In the words of Bill Gates “Your most unhappy customers are your greatest source of learning.” This holds true in medicine as much as it does for Microsoft. How management and staff handle the complaints of your patients speaks volumes for your practice.
It is easy to get caught up in the responsibilities of your job and forget there are many moving pieces that allow a clinic to run smoothly. Each job is as important as the others. Unlike the technician that does the work up or the front desk staff who checks insurances, your patient will experience each component every visit. From calling to schedule the appointment, checking-in, possibly having to speak to a biller or triage, being worked-up, and finally to seeing the doctor, the patient gets a bird’s eye view of how the clinic functions as a whole. For that reason complaints should be taken seriously.
As a technician the role of the front desk staff can seem distance and possibly unimportant to the work-up. But, as we all know, without insurances being checked, appointments being scheduled and verified there would be no patients to work-up. A clinic is more than just a patient seeing a doctor, it’s 100 moving pieces coming together to provide comprehensive patient care. To instill this in your staff consider having a technician shadow a front desk staff member for a few hours and then vice versa. Have a biller shadow a technician and encourage meaningful conversation. In this way each employee gets a comprehensive view of what takes to make a clinic operate and they may rethink how “easy” the other staff member has it. Understanding what contributes to each patient’s total experience will factor into creating the well oiled machine you envision your practice to be.

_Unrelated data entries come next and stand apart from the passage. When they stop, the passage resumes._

What follows belongs to an exercise in optimizing a design on an open flow for small area; a production flow would make more cautious choices. Function was checked by simulation only, so behaviour that the tests miss may differ from the original. The flow treats the clock pin as an ideal source, which a real chip does not have. Power and IR drop assume default switching activity.

==> inputs of willow <==
==> flow/design.v <==
`timescale 1ns / 1ps
module debouncer(input logic clk, input logic rst, input logic btn, output logic pulse);
    logic b;
    logic [7:0] t;
    logic last;
    assign last = (t & 8'hf5) == 8'h00;
    assign pulse = b & ((t & 8'h7b) == 8'h00);
    always_ff @(posedge clk)
        b <= ~rst & (b ? ~last : btn);
    always_ff @(posedge clk)
        t <= b ? {t[6:0], t[7] ^ t[2]} : 8'h04;
endmodule
module Simple_Processor(input logic clk, reset, leftBtn, rightBtn, switchEn, input logic [11:0] switch, output logic [6:0] seg, output logic dp, output logic [3:0] an);
    logic pL, pR, pW;
    logic [2:0] PC;
    logic [11:0] IR, rom;
    logic w;
    logic [1:0] e;
    logic lc;
    logic [3:0] D_addr;
    logic [2:0] a1, a2, wa;
    logic [3:0] dm [15:0];
    logic [3:0] R_data;
    logic [3:0] rf [7:0];
    logic [3:0] rdd1, rdd2, Res, wd;
    logic [5:0] count;
    logic ld, st, exec;
    debouncer dbL(clk, reset, leftBtn, pL);
    debouncer dbR(clk, reset, rightBtn, pR);
    debouncer dbW(clk, reset, w, pW);
    localparam logic [95:0] ROMV = {12'hBCE, 12'h065, 12'h215, 12'hD03,
                                    12'hACA, 12'hA81, 12'h006, 12'h012};
    assign rom = ROMV[PC*12 +: 12];
    always_ff @(posedge clk)
        if (reset) PC <= 3'd0;
        else if (pL) PC <= PC + 3'd1;
    always_ff @(posedge clk)
        IR <= switchEn ? switch : rom;
    assign exec = switchEn ? pR : pL;
    assign ld = w & (e == 2'b00);
    assign st = (e == 2'b11);
    always_ff @(posedge clk)
        if (reset) begin
            w <= 1'b0; e <= 2'b00; lc <= 1'b0; a1 <= 3'd0; a2 <= 3'd0;
        end else if (exec)
            case (IR[11:9])
                3'b000: begin
                    w <= 1'b1; e <= 2'b00; lc <= ~lc;
                    if (lc) a2 <= IR[6:4]; else a1 <= IR[6:4];
                end
                3'b001: begin
                    w <= 1'b0; e <= 2'b11; lc <= 1'b1; a1 <= IR[6:4];
                end
                3'b101: begin
                    w <= 1'b1; e <= 2'b01; a1 <= IR[2:0]; a2 <= IR[5:3];
                end
                3'b110: begin
                    w <= 1'b1; e <= 2'b10; a1 <= IR[2:0]; a2 <= IR[5:3];
                end
                default: ;
            endcase
    always_ff @(posedge clk)
        if (exec && IR[11:10] == 2'b00) D_addr <= IR[3:0];
    always_ff @(posedge clk)
        if (exec)
            case (IR[11:9])
                3'b000: wa <= IR[6:4];
                3'b101, 3'b110: wa <= IR[8:6];
                default: ;
            endcase
    logic [3:0] rwd;
    assign wd = ld ? R_data : Res;
    assign rwd = wd & {4{~reset}};
    always_ff @(posedge clk)
        for (int i = 0; i < 16; i++)
            if (reset | (st & (D_addr == i)))
                dm[i] <= (rdd1 & {4{~reset}}) | (4'(i) & {4{reset}});
    always_ff @(posedge clk)
        for (int i = 0; i < 8; i++)
            if (reset | (pW & (wa == i)))
                rf[i] <= rwd;
    always_ff @(posedge clk)
        if (reset | ld) R_data <= dm[D_addr] & {4{~reset}};
    always_ff @(posedge clk) begin
        rdd1 <= rf[a1];
        rdd2 <= rf[a2];
    end
    always_comb
        case (e)
            2'b01: Res = rdd1 + rdd2;
            2'b10: Res = rdd1 - rdd2;
            default: Res = 4'd0;
        endcase
    always_ff @(posedge clk)
        if (reset) count <= 6'd0;
        else count <= count + 6'd1;
    logic [3:0] dv;
    always_comb
        case (count[5:4])
            2'b00: begin dv = Res;  an = 4'b1110; end
            2'b01: begin dv = 4'd0; an = 4'b1101; end
            2'b10: begin dv = rdd2; an = 4'b1011; end
            default: begin dv = rdd1; an = 4'b0111; end
        endcase
    always_comb
        case (dv)
            4'd0 : seg = 7'b1000000;
            4'd1 : seg = 7'b1111001;
            4'd2 : seg = 7'b0100100;
            4'd3 : seg = 7'b0110000;
            4'd4 : seg = 7'b0011001;
            4'd5 : seg = 7'b0010010;
            4'd6 : seg = 7'b0000010;
            4'd7 : seg = 7'b1111000;
            4'd8 : seg = 7'b0000000;
            4'd9 : seg = 7'b0010000;
            4'd10: seg = 7'b0001000;
            4'd11: seg = 7'b0000011;
            4'd12: seg = 7'b1000110;
            4'd13: seg = 7'b0100001;
            4'd14: seg = 7'b0000110;
            default: seg = 7'b0001110;
        endcase
    assign dp = 1'b1;
endmodule
==> flow/flow/run.sh <==
#!/bin/bash
# Own layout flow: the standard synthesis, then the combinational logic
# (not the registers, which keep their cells and names) is mapped again with
# an area-oriented ABC script, then the standard layout steps run on that
# netlist, with the smallest buffer on the ports. Each tool's output is kept
# in a log file of its own in the work folder.
set -euo pipefail
W=$PWD
F=$W/flow
R=$W/orfs/results/${FLOW_PLATFORM:-sky130hd}/Simple_Processor/base
LIB=$FLOW_HOME/platforms/sky130hd/lib/sky130_fd_sc_hd__tt_025C_1v80.lib
YOSYS=${YOSYS_EXE:-$(command -v yosys || echo /OpenROAD-flow-scripts/tools/install/yosys/bin/yosys)}

bash standard.sh synth > $W/flow_synth.log 2>&1

# cells the platform does not allow
DU=""
for c in $(sed -n '/DONT_USE_CELLS += /,/^$/p' $FLOW_HOME/platforms/sky130hd/config.mk | tr -d '\\' | grep -o 'sky130[a-z0-9_]*'); do
  DU="$DU -dont_use $c"
done

cp $R/1_2_yosys.v $W/standard_1_2_yosys.v
cat > $W/remap.ys <<Y
read_liberty -ignore_miss_func $LIB
delete sky130_fd_sc_hd__df* sky130_fd_sc_hd__edf* sky130_fd_sc_hd__sdf* sky130_fd_sc_hd__sedf* sky130_fd_sc_hd__dlx* sky130_fd_sc_hd__dlr* sky130_fd_sc_hd__lpflow_inputisolatch_1
read_liberty -lib -ignore_redef $LIB
read_verilog $W/standard_1_2_yosys.v
hierarchy -top $FLOW_TOP
flatten
opt -purge
read_liberty -lib -ignore_redef $LIB
abc -script $F/remap.abc -liberty $LIB $DU
opt_clean -purge
setundef -zero
splitnets
opt_clean -purge
hilomap -singleton -hicell sky130_fd_sc_hd__conb_1 HI -locell sky130_fd_sc_hd__conb_1 LO
insbuf -buf sky130_fd_sc_hd__buf_4 A X
check -assert -mapped
stat -liberty $LIB
write_verilog -noattr -nohex -nodec $W/remapped.v
Y
$YOSYS -s $W/remap.ys > $W/flow_remap.log 2>&1
cp $W/remapped.v $R/1_2_yosys.v
touch $R/1_2_yosys.v

bash standard.sh finish "BUFFER_PORTS_ARGS=-buffer_cell sky130_fd_sc_hd__buf_1" > $W/flow_finish.log 2>&1
==> flow/flow/remap.abc <==
strash; &get -n; &dch; &nf -R 1000 -p; &put; strash; &get -n; &dch; &nf -R 1000 -p; &put; strash; &get -n; &dch; &nf -R 1000 -p; &put
==> flow/standard.sh <==
#!/bin/bash
# synth_recipe.tcl (not shown) runs the flow's synth.tcl, then flattens the netlist and writes it again
# the make line also repeats each setting of config.mk as NAME=value (left out here)
make -C /OpenROAD-flow-scripts/flow DESIGN_CONFIG=/design/flow/config.mk WORK_HOME=/design/flow/orfs CLKGATE_MAP_FILE= SYNTH_SCRIPT=/design/flow/synth_recipe.tcl "${@:-finish}"
==> flow/config.mk <==
export PLATFORM = sky130hd
export DESIGN_NAME = Simple_Processor
export DESIGN_NICKNAME = Simple_Processor
export VERILOG_FILES = /design/flow/design.v
export SDC_FILE = /design/flow/constraint.sdc
export NUM_CORES = 4
export LEC_CHECK = 0
export ABC_AREA = 1
export CAP_MARGIN = 20
export CORE_MARGIN = 2
export CORE_UTILIZATION = 60
export CTS_BUF_LIST = sky130_fd_sc_hd__clkbuf_8
export SLEW_MARGIN = 20
==> flow/constraint.sdc <==
create_clock -name core_clock -period 10.0 [get_ports {clk}]
set_input_delay 2.0000 -clock core_clock [delete_from_list [all_inputs] [get_ports {clk}]]
set_output_delay 2.0000 -clock core_clock [all_outputs]
set_load 0.01 [all_outputs]
==> sierra: changes against willow <==
--- a/flow/design.v
+++ b/flow/design.v
@@ -1,14 +1,16 @@
 `timescale 1ns / 1ps
 module debouncer(input logic clk, input logic rst, input logic btn, output logic pulse);
+    localparam logic [7:0] POL = 8'haa;
     logic b;
-    logic [7:0] t;
+    logic [7:0] u, t;
     logic last;
+    assign t = u ^ POL;
     assign last = (t & 8'hf5) == 8'h00;
     assign pulse = b & ((t & 8'h7b) == 8'h00);
     always_ff @(posedge clk)
         b <= ~rst & (b ? ~last : btn);
     always_ff @(posedge clk)
-        t <= b ? {t[6:0], t[7] ^ t[2]} : 8'h04;
+        u <= (b ? {t[6:0], t[7] ^ t[2]} : 8'h04) ^ POL;
 endmodule
 module Simple_Processor(input logic clk, reset, leftBtn, rightBtn, switchEn, input logic [11:0] switch, output logic [6:0] seg, output logic dp, output logic [3:0] an);
     logic pL, pR, pW;
@@ -69,7 +71,7 @@
                 default: ;
             endcase
     logic [3:0] rwd;
-    assign wd = ld ? R_data : Res;
+    assign wd = Res | (R_data & {4{ld}});
     assign rwd = wd & {4{~reset}};
     always_ff @(posedge clk)
         for (int i = 0; i < 16; i++)
@@ -85,12 +87,9 @@
         rdd1 <= rf[a1];
         rdd2 <= rf[a2];
     end
-    always_comb
-        case (e)
-            2'b01: Res = rdd1 + rdd2;
-            2'b10: Res = rdd1 - rdd2;
-            default: Res = 4'd0;
-        endcase
+    logic [3:0] sum;
+    assign sum = rdd1 + (rdd2 ^ {4{e[1]}}) + {3'b000, e[1]};
+    assign Res = sum & {4{e[0] ^ e[1]}};
     always_ff @(posedge clk)
         if (reset) count <= 6'd0;
         else count <= count + 6'd1;
--- a/flow/flow/run.sh
+++ b/flow/flow/run.sh
@@ -44,4 +44,6 @@
 cp $W/remapped.v $R/1_2_yosys.v
 touch $R/1_2_yosys.v
 
-bash standard.sh finish "BUFFER_PORTS_ARGS=-buffer_cell sky130_fd_sc_hd__buf_1" > $W/flow_finish.log 2>&1
+# layout settings for the standard steps (make variables)
+source $F/params.sh
+bash standard.sh finish "${FINISH_ARGS[@]}" > $W/flow_finish.log 2>&1
==> flow/flow/params.sh (new file) <==
FINISH_ARGS=(
  "BUFFER_PORTS_ARGS=-buffer_cell sky130_fd_sc_hd__buf_1"
  "CTS_ARGS=-sink_clustering_enable -repair_clock_nets -dont_use_dummy_load -buf_list sky130_fd_sc_hd__clkbuf_8"
  "POST_CTS_TCL=$F/post_cts.tcl"
)
==> flow/flow/post_cts.tcl (new file) <==
proc my_clk_worst_slew {} {
  set w 0
  foreach p [get_pins -hierarchical */CLK] {
    set s [get_property $p slew_max]
    if {$s > $w} { set w $s }
  }
  return $w
}
proc my_level_cmp {a b} {
  set la [lindex [split [get_name $a] _] 1]
  set lb [lindex [split [get_name $b] _] 1]
  return [expr {$la - $lb}]
}
set my_limit 0.115
set my_sizes {sky130_fd_sc_hd__clkbuf_2 sky130_fd_sc_hd__clkbuf_4 sky130_fd_sc_hd__clkbuf_8}
estimate_parasitics -placement
puts "post_cts: worst clock-pin slew before [my_clk_worst_slew]"
# leaf buffers first, then the buffers nearer the root
set my_insts [lsort -decreasing -command my_level_cmp [get_cells clkbuf_*]]
foreach inst $my_insts {
  set orig [get_property $inst ref_name]
  set oi [lsearch $my_sizes $orig]
  if {$oi < 0} { continue }
  for {set i 0} {$i < $oi} {incr i} {
    set cand [lindex $my_sizes $i]
    replace_cell $inst $cand
    estimate_parasitics -placement
    if {[my_clk_worst_slew] <= $my_limit} {
      puts "post_cts: [get_name $inst] $orig -> $cand"
      break
    }
    replace_cell $inst $orig
    estimate_parasitics -placement
  }
}
puts "post_cts: worst clock-pin slew after [my_clk_worst_slew]"
==> amber: changes against willow <==
--- a/flow/design.v
+++ b/flow/design.v
@@ -1,14 +1,16 @@
 `timescale 1ns / 1ps
 module debouncer(input logic clk, input logic rst, input logic btn, output logic pulse);
+    localparam logic [7:0] POL = 8'haa;
     logic b;
-    logic [7:0] t;
+    logic [7:0] u, t;
     logic last;
-    assign last = (t & 8'hf5) == 8'h00;
-    assign pulse = b & ((t & 8'h7b) == 8'h00);
+    assign t = u ^ POL;
+    assign last = (t & 8'hf5) == 8'h00;    
+    assign pulse = b & ((t & 8'hf3) == 8'h00);
     always_ff @(posedge clk)
         b <= ~rst & (b ? ~last : btn);
     always_ff @(posedge clk)
-        t <= b ? {t[6:0], t[7] ^ t[2]} : 8'h04;
+        u <= (b ? {t[6:0], t[7] ^ t[2]} : 8'h04) ^ POL;
 endmodule
 module Simple_Processor(input logic clk, reset, leftBtn, rightBtn, switchEn, input logic [11:0] switch, output logic [6:0] seg, output logic dp, output logic [3:0] an);
     logic pL, pR, pW;
@@ -69,7 +71,7 @@
                 default: ;
             endcase
     logic [3:0] rwd;
-    assign wd = ld ? R_data : Res;
+    assign wd = Res | (R_data & {4{ld}});
     assign rwd = wd & {4{~reset}};
     always_ff @(posedge clk)
         for (int i = 0; i < 16; i++)
@@ -85,12 +87,9 @@
         rdd1 <= rf[a1];
         rdd2 <= rf[a2];
     end
-    always_comb
-        case (e)
-            2'b01: Res = rdd1 + rdd2;
-            2'b10: Res = rdd1 - rdd2;
-            default: Res = 4'd0;
-        endcase
+    logic [3:0] sum;
+    assign sum = rdd1 + (rdd2 ^ {4{e[1]}}) + {3'b000, e[1]};
+    assign Res = sum & {4{e[0] ^ e[1]}};
     always_ff @(posedge clk)
         if (reset) count <= 6'd0;
         else count <= count + 6'd1;
--- a/flow/flow/run.sh
+++ b/flow/flow/run.sh
@@ -20,7 +20,11 @@
 done
 
 cp $R/1_2_yosys.v $W/standard_1_2_yosys.v
-cat > $W/remap.ys <<Y
+
+# remap_one SCRIPT TAG: map the standard netlist's logic again with one ABC
+# script; writes $W/remapped_TAG.v and its log.
+remap_one() {
+  cat > $W/remap_$2.ys <<Y
 read_liberty -ignore_miss_func $LIB
 delete sky130_fd_sc_hd__df* sky130_fd_sc_hd__edf* sky130_fd_sc_hd__sdf* sky130_fd_sc_hd__sedf* sky130_fd_sc_hd__dlx* sky130_fd_sc_hd__dlr* sky130_fd_sc_hd__lpflow_inputisolatch_1
 read_liberty -lib -ignore_redef $LIB
@@ -29,19 +33,42 @@
 flatten
 opt -purge
 read_liberty -lib -ignore_redef $LIB
-abc -script $F/remap.abc -liberty $LIB $DU
+abc -script $1 -liberty $LIB $DU
 opt_clean -purge
 setundef -zero
 splitnets
 opt_clean -purge
 hilomap -singleton -hicell sky130_fd_sc_hd__conb_1 HI -locell sky130_fd_sc_hd__conb_1 LO
-insbuf -buf sky130_fd_sc_hd__buf_4 A X
+insbuf -buf sky130_fd_sc_hd__buf_1 A X
 check -assert -mapped
 stat -liberty $LIB
-write_verilog -noattr -nohex -nodec $W/remapped.v
+write_verilog -noattr -nohex -nodec $W/remapped_$2.v
 Y
-$YOSYS -s $W/remap.ys > $W/flow_remap.log 2>&1
-cp $W/remapped.v $R/1_2_yosys.v
-touch $R/1_2_yosys.v
+  $YOSYS -s $W/remap_$2.ys > $W/flow_remap_$2.log 2>&1
+}
 
-bash standard.sh finish "BUFFER_PORTS_ARGS=-buffer_cell sky130_fd_sc_hd__buf_1" > $W/flow_finish.log 2>&1
+# try each script, keep the smallest netlist (the standard one if none works)
+best=""
+best_area=""
+for scr in $F/remap*.abc; do
+  tag=$(basename $scr .abc)
+  if remap_one $scr $tag; then
+    area=$(grep "Chip area" $W/flow_remap_$tag.log | tail -1 | awk '{print $NF}' || true)
+    echo "$tag $area" >> $W/flow_remap_summary.log
+    if [[ -n "$area" ]] && { [[ -z "$best_area" ]] || awk "BEGIN{exit !($area < $best_area)}"; }; then
+      best=$tag
+      best_area=$area
+    fi
+  else
+    echo "$tag failed" >> $W/flow_remap_summary.log
+  fi
+done
+echo "chosen: ${best:-standard}" >> $W/flow_remap_summary.log
+if [[ -n "$best" ]]; then
+  cp $W/remapped_$best.v $R/1_2_yosys.v
+  touch $R/1_2_yosys.v
+fi
+
+# layout settings for the standard steps (make variables)
+source $F/params.sh
+bash standard.sh finish "${FINISH_ARGS[@]}" > $W/flow_finish.log 2>&1
==> flow/flow/params.sh (new file) <==
FINISH_ARGS=(
  "BUFFER_PORTS_ARGS=-buffer_cell sky130_fd_sc_hd__buf_1"
  "CTS_ARGS=-sink_clustering_enable -repair_clock_nets -dont_use_dummy_load -buf_list sky130_fd_sc_hd__clkbuf_8"
  "POST_CTS_TCL=$F/post_cts.tcl"
)
==> flow/flow/post_cts.tcl (new file) <==
proc my_clk_worst_slew {} {
  set w 0
  foreach p [get_pins -hierarchical */CLK] {
    set s [get_property $p slew_max]
    if {$s > $w} { set w $s }
  }
  return $w
}
proc my_level_cmp {a b} {
  set la [lindex [split [get_name $a] _] 1]
  set lb [lindex [split [get_name $b] _] 1]
  return [expr {$la - $lb}]
}
set my_limit 0.110
set my_sizes {sky130_fd_sc_hd__clkbuf_2 sky130_fd_sc_hd__clkbuf_4 sky130_fd_sc_hd__clkbuf_8}
estimate_parasitics -placement
puts "post_cts: worst clock-pin slew before [my_clk_worst_slew]"
# leaf buffers first, then the buffers nearer the root
set my_insts [lsort -decreasing -command my_level_cmp [get_cells clkbuf_*]]
foreach inst $my_insts {
  set orig [get_property $inst ref_name]
  set oi [lsearch $my_sizes $orig]
  if {$oi < 0} { continue }
  for {set i 0} {$i < $oi} {incr i} {
    set cand [lindex $my_sizes $i]
    replace_cell $inst $cand
    estimate_parasitics -placement
    if {[my_clk_worst_slew] <= $my_limit} {
      puts "post_cts: [get_name $inst] $orig -> $cand"
      break
    }
    replace_cell $inst $orig
    estimate_parasitics -placement
  }
}
puts "post_cts: worst clock-pin slew after [my_clk_worst_slew]"
==> flow/flow/remap1.abc (new file) <==
strash; &get -n; &dch; &nf -R 1000 -p; &put; strash; &get -n; &dch; &nf -R 1000 -p; &put; strash; &get -n; &dch; &nf -R 1000 -p; &put
==> flow/flow/remap2.abc (new file) <==
strash; &get -n; &dch -x; &nf -R 1000 -p -C 32; &put; strash; &get -n; &dch -x; &nf -R 1000 -p -C 32; &put; strash; &get -n; &dch -x; &nf -R 1000 -p -C 32; &put; strash; &get -n; &dch -x; &nf -R 1000 -p -C 32; &put; strash; &get -n; &dch -x; &nf -R 1000 -p -C 32; &put
==> flow/flow/remap3.abc (new file) <==
strash; &get -n; &dch; &nf -R 1000 -p -C 32; &put; strash; &get -n; &dch; &nf -R 1000 -p -C 32; &put; strash; &get -n; &dch; &nf -R 1000 -p -C 32; &put; strash; &get -n; &dch; &nf -R 1000 -p -C 32; &put; strash; &get -n; &dch; &nf -R 1000 -p -C 32; &put
==> flow/flow/remap4.abc (new file) <==
strash; &get -n; &dch -x; &nf -R 1000 -p -C 32; &put; strash; &get -n; &dch -x; &nf -R 1000 -p -C 32; &put; strash; &get -n; &dch -x; &nf -R 1000 -p -C 32; &put
==> flow/flow/remap5.abc (new file) <==
strash; &get -n; &dch -x; &nf -R 1000 -p -C 32; &put; strash; &get -n; &dch -x; &nf -R 1000 -p -C 32; &put; strash; &get -n; &dc2; &put; strash; &get -n; &dch -x; &nf -R 1000 -p -C 32; &put; strash; &get -n; &dch -x; &nf -R 1000 -p -C 32; &put; strash; &get -n; &dch -x; &nf -R 1000 -p -C 32; &put
==> flow/flow/remap6.abc (new file) <==
strash; &get -n; &dc2; &put; strash; &get -n; &dch -x; &nf -R 1000 -p -C 32; &put; strash; &get -n; &dch -x; &nf -R 1000 -p -C 32; &put; strash; &get -n; &dch -x; &nf -R 1000 -p -C 32; &put; strash; &get -n; &dch -x; &nf -R 1000 -p -C 32; &put; strash; &get -n; &dch -x; &nf -R 1000 -p -C 32; &put
==> flow/flow/remap7.abc (new file) <==
strash; &get -n; &deepsyn -T 60; &put; strash; &get -n; &dch -x; &nf -R 1000 -p -C 32; &put; strash; &get -n; &dch -x; &nf -R 1000 -p -C 32; &put; strash; &get -n; &dch -x; &nf -R 1000 -p -C 32; &put; strash; &get -n; &dch -x; &nf -R 1000 -p -C 32; &put; strash; &get -n; &dch -x; &nf -R 1000 -p -C 32; &put
removed: flow/flow/remap.abc
==> impl_metrics.sql <==
INSERT INTO impl_metrics (metric_group, metric, value, unit) VALUES
('global_route', 'grt_use_met1', '34.5', '%'),
('power', 'clk-power', '0.000290', 'W'),
('min_path', 'hold_start', 'dbL.u[1]', ''),
('run_status', 'outcome', 'complete, no violations', ''),
('final_layout', 'multi_input_area_share', '31.2', '%'),
('power', 'cell_internal_pwr', '0.000973', 'W'),
('clock_tree', 'cts.reportedPaths.clkPinSlew', '0.09', 'ns'),
('detailed_routing', 'detail_route.wirelength.met1', '6.62', 'mm'),
('power', 'power_per_cell_area', '176', 'mW/mm^2'),
('sta', 'layout_worst_path_cycle_share', '59.8', '%');
The numbers above come from sierra.

==> impl_metrics.sql <==
INSERT INTO impl_metrics (metric_group, metric, value, unit) VALUES
('run_status', 'outcome', 'complete, no violations', ''),
('logic_synthesis', 'syn_inst', '550', ''),
('global_route', 'global_route.usage.total', '25.4', '%'),
('global_route', 'grt_use_met1', '34.4', '%'),
('floorplanning', 'initial_cell_density_of_the_core', '61.9', '%'),
('detailed_routing', 'detail_route.wirelength.met1', '6.34', 'mm'),
('power', 'power_per_cell_area', '192', 'mW/mm^2'),
('power', 'clk-power', '0.000310', 'W'),
('min_path', 'hold_start', 'dbL.u[3]', ''),
('final_layout', 'multi_input_area_share', '29.8', '%');
The numbers above come from amber.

Ensure that patients are able to communicate their experience with management. This can be done over the phone with a documented phone call or surveys that are offered in the waiting area for patients to fill out. With social media what it is today, remind patients to leave a review on your pages. During staff meetings read the comments and allow feedback from staff on how to improve the patient experience. A patient’s complaint or praise should never be dismissed, it is an invaluable learning tool.